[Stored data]

=== Begin Enclosure ===

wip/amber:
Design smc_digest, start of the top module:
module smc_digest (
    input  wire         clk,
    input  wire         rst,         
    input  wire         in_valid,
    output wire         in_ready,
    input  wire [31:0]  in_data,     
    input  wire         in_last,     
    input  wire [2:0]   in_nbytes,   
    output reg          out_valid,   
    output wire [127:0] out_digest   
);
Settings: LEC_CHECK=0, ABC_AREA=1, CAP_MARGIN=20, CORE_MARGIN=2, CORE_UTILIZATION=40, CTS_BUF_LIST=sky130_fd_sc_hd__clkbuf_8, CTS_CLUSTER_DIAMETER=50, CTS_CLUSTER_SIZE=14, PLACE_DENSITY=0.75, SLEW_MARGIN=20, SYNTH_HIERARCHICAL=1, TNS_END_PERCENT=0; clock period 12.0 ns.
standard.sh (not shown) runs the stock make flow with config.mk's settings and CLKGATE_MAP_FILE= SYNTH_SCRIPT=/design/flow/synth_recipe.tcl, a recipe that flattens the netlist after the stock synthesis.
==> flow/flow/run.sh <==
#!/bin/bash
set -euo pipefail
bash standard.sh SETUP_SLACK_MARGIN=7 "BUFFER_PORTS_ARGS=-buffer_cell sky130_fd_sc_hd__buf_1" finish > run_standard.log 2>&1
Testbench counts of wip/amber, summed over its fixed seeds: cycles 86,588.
Background: an optimization exercise with open tools, aiming at small area, a short achievable clock period and few clock cycles. Do not read the settings as production practice. Where RTL was checked, it was by simulation tests only, not by an equivalence proof against the original. Power and IR drop assume default switching activity.

## bk_unpack
module bk_unpack (
    input  wire        clk,
    input  wire        rst,             
    input  wire        start,           
    input  wire [15:0] packed_size,
    input  wire [15:0] unpacked_size,
    input  wire [15:0] buf_len,
    output wire        idle,
    output reg         done,            
    output reg  [3:0]  status,
    output reg         mem_req,
    output reg         mem_we,
    output reg  [15:0] mem_addr,
    output wire [7:0]  mem_wdata,
    input  wire        mem_gnt,
    input  wire [7:0]  mem_rdata
);
Size: roughly 220 flip-flops, roughly 92 I/O pins, about 17000 um^2 of cells after synthesis.
export LEC_CHECK = 0
export CAP_MARGIN = 20
export CORE_MARGIN = 2
export CORE_UTILIZATION = 65
export SETUP_SLACK_MARGIN = 2.5
export SLEW_MARGIN = 20
create_clock -name core_clock -period 6.0 [get_ports {clk}]
run.sh (not shown) runs the stock make flow with config.mk's settings and CLKGATE_MAP_FILE= SYNTH_SCRIPT=/design/flow/synth_recipe.tcl, a recipe that flattens the netlist after the stock synthesis.
The first run finished with timing, DRC and antenna clean.
From an optimization exercise on the open Yosys and OpenROAD flow, aimed at small area, a short achievable clock period and few clock cycles; shortcuts taken in it are not production practice. Power is estimated from default activity; no workload was simulated.

## crc_memchk
module crc_memchk (
    input  wire        clk,
    input  wire        rst,            
    input  wire        cmd_valid,
    output wire        cmd_ready,
    input  wire [31:0] cmd_word,
    input  wire [31:0] cmd_addr,
    input  wire [31:0] cmd_len,
    input  wire [31:0] cmd_ref,
    output wire        mem_req,
    output wire        mem_space,      
    output wire [31:0] mem_addr,
    input  wire        mem_gnt,
    input  wire        mem_rvalid,
    input  wire [15:0] mem_rdata,
    output reg         rsp_valid,
    output reg         rsp_err,
    output reg         rsp_mismatch,
    output wire [31:0] rsp_result,
    output reg         crc_fault
);
==> flow/config.mk <==
export PLATFORM = sky130hd
export DESIGN_NAME = crc_memchk
export DESIGN_NICKNAME = crc_memchk
export VERILOG_FILES = /design/flow/design.v
export SDC_FILE = /design/flow/constraint.sdc
export NUM_CORES = 4
export LEC_CHECK = 0
export CAP_MARGIN = 20
export CORE_MARGIN = 2
export CORE_UTILIZATION = 60
export CTS_BUF_LIST = sky130_fd_sc_hd__clkbuf_8
export PLACE_DENSITY = 0.75
export SETUP_SLACK_MARGIN = 3.6
export SLEW_MARGIN = 20
==> flow/constraint.sdc <==
create_clock -name core_clock -period 6.0 [get_ports {clk}]
set_input_delay 1.2000 -clock core_clock [delete_from_list [all_inputs] [get_ports {clk}]]
set_output_delay 1.2000 -clock core_clock [all_outputs]
set_load 0.01 [all_outputs]
standard.sh (not shown) runs the stock make flow with config.mk's settings and CLKGATE_MAP_FILE= SYNTH_SCRIPT=/design/flow/synth_recipe.tcl, a recipe that flattens the netlist after the stock synthesis.
==> flow/flow/run.sh <==
#!/bin/bash
# The standard layout, with every port buffered by the smallest buffer
# (sky130_fd_sc_hd__buf_1) instead of the delay cell the default picks;
# the repair steps resize these buffers where timing needs it.
set -euo pipefail
export BUFFER_PORTS_ARGS="-buffer_cell sky130_fd_sc_hd__buf_1"
bash standard.sh > standard.log 2>&1
Rerun with:
--- a/flow/design.v
+++ b/flow/design.v
@@ -17,16 +17,19 @@
     output reg         rsp_err,
     output reg         rsp_mismatch,
     output wire [31:0] rsp_result,
     output reg         crc_fault
 );
     localparam [31:0] Q32_ODD = ~32'hF0958FD9;
     reg         idle;         
     reg         chk_ph;       
+    reg         go_ph;        
+    reg         ok_q;         
+    reg         ne_q;         
     reg         rd;           
     reg         req;
     reg  [1:0]  infl;         
     reg         fin;          
     reg  [15:0] a;            
     reg  [15:0] n;            
     reg  [31:0] ref_val;
     reg         sp, w32, chk;
@@ -80,17 +83,17 @@
     always @* begin
         a_inc[0] = a[0] ^ sp;
         n_dec[0] = n[0] ^ sp;
         for (bi = 1; bi < 16; bi = bi + 1) begin
             a_inc[bi] = a[bi] ^ ((&(a[14:0] | ({15{1'b1}} << bi) | 15'd1)) && (!sp || a[0]));
             n_dec[bi] = n[bi] ^ (!(|(n[14:0] & ~({15{1'b1}} << bi) & ~15'd1)) && (!sp || !n[0]));
         end
     end
-    wire       rd_next = chk_ph ? (cmd_ok && nonempty) : (rd && !(grant && n_last));
+    wire       rd_next = go_ph ? (ok_q && ne_q) : (rd && !(grant && n_last));
     wire [1:0] infl_next = infl + {1'b0, grant} - {1'b0, mem_rvalid};
     wire [15:0] w32in = {d_hi, d_lo};
     wire [15:0] w16in = {d_lo, d_hi};
     wire [31:0] c32_raw;
     wire [15:0] c16_raw;
     wire c32_t0 = q[6] ^ w32in[6];
     wire c32_t1 = q[7] ^ w32in[7];
     wire c32_t2 = q[8] ^ w32in[8];
@@ -330,35 +333,41 @@
     wire mismatch = chk && (q != ref_val);
     always @(posedge clk) begin
         if (chk_ph) begin
             d_hi <= 8'd0;
         end else if (mem_rvalid) begin
             d_hi <= sp ? mem_rdata[7:0] : mem_rdata[15:8];
             d_lo <= sp ? d_hi : mem_rdata[7:0];
         end
-        if (idle) begin
+        if (!(chk_ph || go_ph || rd)) begin
             a       <= cmd_addr[15:0];
             n       <= cmd_len[15:0];
+        end else if (grant) begin
+            a <= a_inc;
+            n <= n_dec;
+        end
+        if (idle) begin
             ref_val <= cmd_ref;
             sp      <= cmd_word[8];
             w32     <= cmd_word[1];
             chk     <= cmd_word[4];
             hdr_ok  <= in_ok;
-        end else if (grant) begin
-            a <= a_inc;
-            n <= n_dec;
+        end else if (chk_ph) begin
+            ok_q <= cmd_ok;
+            ne_q <= nonempty;
         end
         if (chk_ph)
             q <= (w32 && sp && n[0]) ? Q32_ODD : 32'd0;
         else if (dv)
             q <= q_next;
         if (rst) begin
             idle         <= 1'b1;
             chk_ph       <= 1'b0;
+            go_ph        <= 1'b0;
             rd           <= 1'b0;
             req          <= 1'b0;
             infl         <= 2'd0;
             ph           <= 1'b0;
             fin          <= 1'b0;
             dv           <= 1'b0;
             dlast        <= 1'b0;
             rsp_valid    <= 1'b0;
@@ -368,21 +377,22 @@
         end else begin
             dv    <= mem_rvalid && (ph || !sp);
             ph    <= chk_ph ? n[0] : (ph ^ mem_rvalid);
             dlast <= mem_rvalid && !rd && (infl == 2'd1);
             rd    <= rd_next;
             req   <= (req && !mem_gnt) || (rd_next && (infl_next != 2'd3));
             infl  <= infl_next;
             chk_ph <= idle && cmd_valid;
-            fin   <= (chk_ph && cmd_ok && !nonempty) || (dv && dlast);
-            rsp_valid <= fin || (chk_ph && !cmd_ok);
+            go_ph <= chk_ph;
+            fin   <= (go_ph && ok_q && !ne_q) || (dv && dlast);
+            rsp_valid <= fin || (go_ph && !ok_q);
             rsp_err   <= !fin;
             rsp_mismatch <= mismatch;
             if (fin && mismatch)
                 crc_fault <= 1'b1;
             if (idle)
                 idle <= !cmd_valid;
-            else if ((chk_ph && !(cmd_ok && nonempty)) || (dv && dlast))
+            else if ((go_ph && !(ok_q && ne_q)) || (dv && dlast))
                 idle <= 1'b1;
         end
     end
 endmodule
Effect:
- The changed run passed the timing, design-rule and antenna checks
- global-route usage goes down by 1.3 points
- non-clock buffer count goes down by 50
- total power goes down by 5.1%
- area after synthesis goes up by 1.3%
- sequential share of layout area goes up by 2.5 points
- cell area goes down by 5.2%
- register-to-register slack gains 0.06 ns
- clock skew goes up by 0.0034 ns
- routed wire length goes down by 7.5%
- maximum frequency goes up by 2.5%
No functional check of the RTL was part of any run of this note.

[port drivers added, routing unchanged]
No port has a modelled driver above. Below, the same layouts with a new extraction and two added sets of constraints.
Step 1 assumes that a clkbuf_16 drives the clock port and a buf_2 every other input.
Step 2 also shifts input and output timing later by t, the mid clock arrival at the registers, as if the neighbouring blocks saw the same clock.
Three values: ideal, step 1, step 2; two values: the first two.
run | shift t [ns] | slack for setup (ns) | cell pins on the clock port's net
the first run | 0.499 | 3.489 / 3.467 / 3.134 | 1
the second run | 0.494 | 3.549 / 3.527 / 3.220 | 1
After both steps setup and hold are still met in every run listed. For the first run, which loses most, drivers alone change the setup slack by -0.022 ns; drivers and shift together by -0.355 ns.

=== End Enclosure ===

What you have to do:
Set down the lines above as they stand, starting with the first line and ending with the line that contains "bash standard.sh SETUP_SLACK_MARGIN=7".

Answer for this exercise:
wip/amber:
Design smc_digest, start of the top module:
module smc_digest (
    input  wire         clk,
    input  wire         rst,         
    input  wire         in_valid,
    output wire         in_ready,
    input  wire [31:0]  in_data,     
    input  wire         in_last,     
    input  wire [2:0]   in_nbytes,   
    output reg          out_valid,   
    output wire [127:0] out_digest   
);
Settings: LEC_CHECK=0, ABC_AREA=1, CAP_MARGIN=20, CORE_MARGIN=2, CORE_UTILIZATION=40, CTS_BUF_LIST=sky130_fd_sc_hd__clkbuf_8, CTS_CLUSTER_DIAMETER=50, CTS_CLUSTER_SIZE=14, PLACE_DENSITY=0.75, SLEW_MARGIN=20, SYNTH_HIERARCHICAL=1, TNS_END_PERCENT=0; clock period 12.0 ns.
standard.sh (not shown) runs the stock make flow with config.mk's settings and CLKGATE_MAP_FILE= SYNTH_SCRIPT=/design/flow/synth_recipe.tcl, a recipe that flattens the netlist after the stock synthesis.
==> flow/flow/run.sh <==
#!/bin/bash
set -euo pipefail
bash standard.sh SETUP_SLACK_MARGIN=7 "BUFFER_PORTS_ARGS=-buffer_cell sky130_fd_sc_hd__buf_1" finish > run_standard.log 2>&1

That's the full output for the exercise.